*Task requirements*
Your task is to transcribe the entries exactly.

*Supplied information*
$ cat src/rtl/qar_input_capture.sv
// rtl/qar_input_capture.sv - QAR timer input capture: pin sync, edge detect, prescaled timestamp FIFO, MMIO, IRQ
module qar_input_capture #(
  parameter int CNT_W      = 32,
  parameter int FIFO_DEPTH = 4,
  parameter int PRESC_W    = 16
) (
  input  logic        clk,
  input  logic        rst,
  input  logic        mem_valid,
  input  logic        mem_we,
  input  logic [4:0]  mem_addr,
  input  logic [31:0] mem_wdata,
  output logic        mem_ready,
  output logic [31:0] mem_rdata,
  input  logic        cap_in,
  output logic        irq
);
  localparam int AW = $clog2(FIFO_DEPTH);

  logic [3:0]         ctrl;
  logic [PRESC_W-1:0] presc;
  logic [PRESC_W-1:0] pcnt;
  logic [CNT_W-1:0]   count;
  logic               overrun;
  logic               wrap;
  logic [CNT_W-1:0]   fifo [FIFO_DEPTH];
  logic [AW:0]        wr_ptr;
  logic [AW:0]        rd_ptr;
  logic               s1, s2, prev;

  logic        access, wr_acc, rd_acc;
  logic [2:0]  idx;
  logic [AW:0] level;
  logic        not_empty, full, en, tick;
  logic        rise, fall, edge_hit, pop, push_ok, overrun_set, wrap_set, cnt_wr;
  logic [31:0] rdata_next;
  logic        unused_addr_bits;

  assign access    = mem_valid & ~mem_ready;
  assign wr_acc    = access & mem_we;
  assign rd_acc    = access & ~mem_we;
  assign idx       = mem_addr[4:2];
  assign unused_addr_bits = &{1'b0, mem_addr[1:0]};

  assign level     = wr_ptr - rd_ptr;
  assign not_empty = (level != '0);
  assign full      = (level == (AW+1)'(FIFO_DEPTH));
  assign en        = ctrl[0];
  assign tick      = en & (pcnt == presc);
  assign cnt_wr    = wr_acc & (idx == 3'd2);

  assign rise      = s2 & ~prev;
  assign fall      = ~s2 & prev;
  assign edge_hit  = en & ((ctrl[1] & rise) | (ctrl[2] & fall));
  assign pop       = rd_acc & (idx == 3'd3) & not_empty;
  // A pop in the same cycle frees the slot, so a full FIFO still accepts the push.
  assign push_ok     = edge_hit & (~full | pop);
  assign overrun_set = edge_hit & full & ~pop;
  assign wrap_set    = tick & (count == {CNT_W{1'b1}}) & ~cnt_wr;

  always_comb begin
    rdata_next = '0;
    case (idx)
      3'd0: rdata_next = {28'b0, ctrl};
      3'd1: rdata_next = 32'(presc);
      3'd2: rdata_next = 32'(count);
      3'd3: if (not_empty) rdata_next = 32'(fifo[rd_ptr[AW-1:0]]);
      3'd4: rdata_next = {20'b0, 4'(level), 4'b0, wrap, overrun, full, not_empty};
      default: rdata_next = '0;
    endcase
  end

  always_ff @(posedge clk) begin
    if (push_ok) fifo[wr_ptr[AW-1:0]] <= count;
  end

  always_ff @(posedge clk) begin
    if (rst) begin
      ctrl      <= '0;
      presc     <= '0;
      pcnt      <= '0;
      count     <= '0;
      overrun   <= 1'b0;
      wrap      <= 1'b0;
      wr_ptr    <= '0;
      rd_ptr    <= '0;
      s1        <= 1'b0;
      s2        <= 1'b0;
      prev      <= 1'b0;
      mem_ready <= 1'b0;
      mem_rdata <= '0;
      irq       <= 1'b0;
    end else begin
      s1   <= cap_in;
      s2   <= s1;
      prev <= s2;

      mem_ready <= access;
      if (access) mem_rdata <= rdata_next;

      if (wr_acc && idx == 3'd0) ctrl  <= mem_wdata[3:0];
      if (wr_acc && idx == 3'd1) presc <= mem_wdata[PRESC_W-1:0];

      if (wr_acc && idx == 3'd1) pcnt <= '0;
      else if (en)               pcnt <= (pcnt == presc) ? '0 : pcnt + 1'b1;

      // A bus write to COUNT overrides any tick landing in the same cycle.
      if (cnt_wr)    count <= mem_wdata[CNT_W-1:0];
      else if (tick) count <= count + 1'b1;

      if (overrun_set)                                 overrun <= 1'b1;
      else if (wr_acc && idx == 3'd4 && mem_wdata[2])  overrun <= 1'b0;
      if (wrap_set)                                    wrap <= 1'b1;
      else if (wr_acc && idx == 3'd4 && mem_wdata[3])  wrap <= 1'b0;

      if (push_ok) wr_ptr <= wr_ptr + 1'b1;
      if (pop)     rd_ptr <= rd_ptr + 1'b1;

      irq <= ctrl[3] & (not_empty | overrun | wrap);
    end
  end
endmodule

*Your solution*
$ cat src/rtl/qar_input_capture.sv
// rtl/qar_input_capture.sv - QAR timer input capture: pin sync, edge detect, prescaled timestamp FIFO, MMIO, IRQ
module qar_input_capture #(
  parameter int CNT_W      = 32,
  parameter int FIFO_DEPTH = 4,
  parameter int PRESC_W    = 16
) (
  input  logic        clk,
  input  logic        rst,
  input  logic        mem_valid,
  input  logic        mem_we,
  input  logic [4:0]  mem_addr,
  input  logic [31:0] mem_wdata,
  output logic        mem_ready,
  output logic [31:0] mem_rdata,
  input  logic        cap_in,
  output logic        irq
);
  localparam int AW = $clog2(FIFO_DEPTH);

  logic [3:0]         ctrl;
  logic [PRESC_W-1:0] presc;
  logic [PRESC_W-1:0] pcnt;
  logic [CNT_W-1:0]   count;
  logic               overrun;
  logic               wrap;
  logic [CNT_W-1:0]   fifo [FIFO_DEPTH];
  logic [AW:0]        wr_ptr;
  logic [AW:0]        rd_ptr;
  logic               s1, s2, prev;

  logic        access, wr_acc, rd_acc;
  logic [2:0]  idx;
  logic [AW:0] level;
  logic        not_empty, full, en, tick;
  logic        rise, fall, edge_hit, pop, push_ok, overrun_set, wrap_set, cnt_wr;
  logic [31:0] rdata_next;
  logic        unused_addr_bits;

  assign access    = mem_valid & ~mem_ready;
  assign wr_acc    = access & mem_we;
  assign rd_acc    = access & ~mem_we;
  assign idx       = mem_addr[4:2];
  assign unused_addr_bits = &{1'b0, mem_addr[1:0]};

  assign level     = wr_ptr - rd_ptr;
  assign not_empty = (level != '0);
  assign full      = (level == (AW+1)'(FIFO_DEPTH));
  assign en        = ctrl[0];
  assign tick      = en & (pcnt == presc);
  assign cnt_wr    = wr_acc & (idx == 3'd2);

  assign rise      = s2 & ~prev;
  assign fall      = ~s2 & prev;
  assign edge_hit  = en & ((ctrl[1] & rise) | (ctrl[2] & fall));
  assign pop       = rd_acc & (idx == 3'd3) & not_empty;
  // A pop in the same cycle frees the slot, so a full FIFO still accepts the push.
  assign push_ok     = edge_hit & (~full | pop);
  assign overrun_set = edge_hit & full & ~pop;
  assign wrap_set    = tick & (count == {CNT_W{1'b1}}) & ~cnt_wr;

  always_comb begin
    rdata_next = '0;
    case (idx)
      3'd0: rdata_next = {28'b0, ctrl};
      3'd1: rdata_next = 32'(presc);
      3'd2: rdata_next = 32'(count);
      3'd3: if (not_empty) rdata_next = 32'(fifo[rd_ptr[AW-1:0]]);
      3'd4: rdata_next = {20'b0, 4'(level), 4'b0, wrap, overrun, full, not_empty};
      default: rdata_next = '0;
    endcase
  end

  always_ff @(posedge clk) begin
    if (push_ok) fifo[wr_ptr[AW-1:0]] <= count;
  end

  always_ff @(posedge clk) begin
    if (rst) begin
      ctrl      <= '0;
      presc     <= '0;
      pcnt      <= '0;
      count     <= '0;
      overrun   <= 1'b0;
      wrap      <= 1'b0;
      wr_ptr    <= '0;
      rd_ptr    <= '0;
      s1        <= 1'b0;
      s2        <= 1'b0;
      prev      <= 1'b0;
      mem_ready <= 1'b0;
      mem_rdata <= '0;
      irq       <= 1'b0;
    end else begin
      s1   <= cap_in;
      s2   <= s1;
      prev <= s2;

      mem_ready <= access;
      if (access) mem_rdata <= rdata_next;

      if (wr_acc && idx == 3'd0) ctrl  <= mem_wdata[3:0];
      if (wr_acc && idx == 3'd1) presc <= mem_wdata[PRESC_W-1:0];

      if (wr_acc && idx == 3'd1) pcnt <= '0;
      else if (en)               pcnt <= (pcnt == presc) ? '0 : pcnt + 1'b1;

      // A bus write to COUNT overrides any tick landing in the same cycle.
      if (cnt_wr)    count <= mem_wdata[CNT_W-1:0];
      else if (tick) count <= count + 1'b1;

      if (overrun_set)                                 overrun <= 1'b1;
      else if (wr_acc && idx == 3'd4 && mem_wdata[2])  overrun <= 1'b0;
      if (wrap_set)                                    wrap <= 1'b1;
      else if (wr_acc && idx == 3'd4 && mem_wdata[3])  wrap <= 1'b0;

      if (push_ok) wr_ptr <= wr_ptr + 1'b1;
      if (pop)     rd_ptr <= rd_ptr + 1'b1;

      irq <= ctrl[3] & (not_empty | overrun | wrap);
    end
  end
endmodule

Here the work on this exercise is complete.